▶ _Available records_

<file path="src/rtl/id_stage.sv">
// Decode stage: decodes the IF/ID slot, detects load-use hazards and registers ID/EX (1-cycle latency).
// Stalls IF/ID on load-use or halt; optional writeback->ID operand bypass with `define WB_BYPASS_EN.
package mips_pkg;
    parameter int DATA           = 32;
    parameter int REGISTERWIDTH  = 5;
    parameter int REGISTERNUMBER = 32;
endpackage

module id_stage #(
    parameter int DATA           = mips_pkg::DATA,
    parameter int REGISTERWIDTH  = mips_pkg::REGISTERWIDTH,
    parameter int REGISTERNUMBER = mips_pkg::REGISTERNUMBER
) (
    input  logic                     clk,
    input  logic                     reset,
    input  logic                     instr_valid_i,
    input  logic [31:0]              instr_i,
    input  logic [31:0]              pc_i,
    input  logic                     flush_i,
    output logic [REGISTERWIDTH-1:0] rs1_o,
    output logic [REGISTERWIDTH-1:0] rs2_o,
    input  logic [DATA-1:0]          readData1_i,
    input  logic [DATA-1:0]          readData2_i,
    input  logic                     wb_we_i,
    input  logic [REGISTERWIDTH-1:0] wb_rd_i,
    input  logic [DATA-1:0]          wb_data_i,
    output logic                     idex_valid_o,
    output logic [5:0]               idex_op_o,
    output logic [DATA-1:0]          idex_a_o,
    output logic [DATA-1:0]          idex_b_o,
    output logic [31:0]              idex_imm_o,
    output logic [REGISTERWIDTH-1:0] idex_dest_o,
    output logic                     idex_we_o,
    output logic                     idex_isload_o,
    output logic [31:0]              idex_pc_o,
    output logic                     stall_o,
    output logic                     halt_o,
    output logic [15:0]              stall_count_o
);
    localparam logic [5:0] OP_LDW  = 6'h0C;
    localparam logic [5:0] OP_STW  = 6'h0D;
    localparam logic [5:0] OP_BEQ  = 6'h0F;
    localparam logic [5:0] OP_JR   = 6'h10;
    localparam logic [5:0] OP_HALT = 6'h11;
    localparam logic [REGISTERNUMBER-1:0] ONE = 1;

    typedef enum logic [1:0] {RUN, HALT_PEND, HALTED} state_t;

    state_t                     state_q;
    logic                       halt_q;
    logic [15:0]                stall_cnt_q;
    logic                       idex_valid_q, idex_we_q, idex_isload_q;
    logic [5:0]                 idex_op_q;
    logic [DATA-1:0]            idex_a_q, idex_b_q;
    logic [31:0]                idex_imm_q, idex_pc_q;
    logic [REGISTERWIDTH-1:0]   idex_dest_q;

    logic [5:0]                 op;
    logic [REGISTERWIDTH-1:0]   rs, rt, rd, dest_d;
    logic                       is_rtype, is_itype, is_ldw, rs_used, rt_used;
    logic [REGISTERNUMBER-1:0]  src_mask;
    logic                       hazard, load_en;
    logic [DATA-1:0]            opa_d, opb_d;

    assign op       = instr_i[31:26];
    assign rs       = instr_i[25:21];
    assign rt       = instr_i[20:16];
    assign rd       = instr_i[15:11];
    assign rs1_o    = rs;
    assign rs2_o    = rt;

    assign is_rtype = (op <= 6'h0A) && !op[0];
    assign is_itype = (op <= 6'h0B) && op[0];
    assign is_ldw   = (op == OP_LDW);
    assign rs_used  = (op <= OP_JR);
    assign rt_used  = is_rtype || (op == OP_STW) || (op == OP_BEQ);
    // Instructions without a destination carry dest 0, which also suppresses the write.
    assign dest_d   = is_rtype ? rd : ((is_itype || is_ldw) ? rt : '0);

    assign src_mask = (rs_used ? (ONE << rs) : '0) | (rt_used ? (ONE << rt) : '0);
    assign hazard   = instr_valid_i && idex_valid_q && idex_isload_q
                      && (idex_dest_q != '0) && src_mask[idex_dest_q];
    assign stall_o  = (hazard && !flush_i) || (state_q != RUN);
    assign load_en  = instr_valid_i && !flush_i && (state_q == RUN) && !hazard;

`ifdef WB_BYPASS_EN
    assign opa_d = (wb_we_i && (wb_rd_i != '0) && (wb_rd_i == rs)) ? wb_data_i : readData1_i;
    assign opb_d = (wb_we_i && (wb_rd_i != '0) && (wb_rd_i == rt)) ? wb_data_i : readData2_i;
`else
    logic unused_wb;
    assign unused_wb = ^{wb_we_i, wb_rd_i, wb_data_i};
    assign opa_d     = readData1_i;
    assign opb_d     = readData2_i;
`endif

    always_ff @(posedge clk) begin
        if (reset) begin
            state_q       <= RUN;
            halt_q        <= 1'b0;
            stall_cnt_q   <= '0;
            idex_valid_q  <= 1'b0;
            idex_we_q     <= 1'b0;
            idex_isload_q <= 1'b0;
            idex_op_q     <= '0;
            idex_a_q      <= '0;
            idex_b_q      <= '0;
            idex_imm_q    <= '0;
            idex_pc_q     <= '0;
            idex_dest_q   <= '0;
        end else begin
            idex_valid_q  <= load_en;
            idex_we_q     <= load_en && (dest_d != '0);
            idex_isload_q <= load_en && is_ldw;
            idex_op_q     <= load_en ? op : '0;
            idex_a_q      <= load_en ? opa_d : '0;
            idex_b_q      <= load_en ? opb_d : '0;
            idex_imm_q    <= load_en ? {{16{instr_i[15]}}, instr_i[15:0]} : '0;
            idex_pc_q     <= load_en ? pc_i : '0;
            idex_dest_q   <= load_en ? dest_d : '0;

            if (hazard && !flush_i && (stall_cnt_q != 16'hFFFF))
                stall_cnt_q <= stall_cnt_q + 16'd1;

            // A HALT still in EX can be killed by a taken branch ahead of it.
            case (state_q)
                RUN:       if (load_en && (op == OP_HALT)) state_q <= HALT_PEND;
                HALT_PEND: state_q <= flush_i ? RUN : HALTED;
                HALTED:    state_q <= HALTED;
                default:   state_q <= RUN;
            endcase
            halt_q <= ((state_q == HALT_PEND) && !flush_i) || (state_q == HALTED);
        end
    end

    assign idex_valid_o  = idex_valid_q;
    assign idex_we_o     = idex_we_q;
    assign idex_isload_o = idex_isload_q;
    assign idex_op_o     = idex_op_q;
    assign idex_a_o      = idex_a_q;
    assign idex_b_o      = idex_b_q;
    assign idex_imm_o    = idex_imm_q;
    assign idex_pc_o     = idex_pc_q;
    assign idex_dest_o   = idex_dest_q;
    assign halt_o        = halt_q;
    assign stall_count_o = stall_cnt_q;

endmodule

</file>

▶ _Exercise aim_
What is needed is a verbatim copy of every line in the records above from the one containing "idex_isload_q <= 1'b0;" down to the one containing "case (state_q)", both included, and nothing more.

▶ _Answer to the problem_
            idex_isload_q <= 1'b0;
            idex_op_q     <= '0;
            idex_a_q      <= '0;
            idex_b_q      <= '0;
            idex_imm_q    <= '0;
            idex_pc_q     <= '0;
            idex_dest_q   <= '0;
        end else begin
            idex_valid_q  <= load_en;
            idex_we_q     <= load_en && (dest_d != '0);
            idex_isload_q <= load_en && is_ldw;
            idex_op_q     <= load_en ? op : '0;
            idex_a_q      <= load_en ? opa_d : '0;
            idex_b_q      <= load_en ? opb_d : '0;
            idex_imm_q    <= load_en ? {{16{instr_i[15]}}, instr_i[15:0]} : '0;
            idex_pc_q     <= load_en ? pc_i : '0;
            idex_dest_q   <= load_en ? dest_d : '0;

            if (hazard && !flush_i && (stall_cnt_q != 16'hFFFF))
                stall_cnt_q <= stall_cnt_q + 16'd1;

            // A HALT still in EX can be killed by a taken branch ahead of it.
            case (state_q)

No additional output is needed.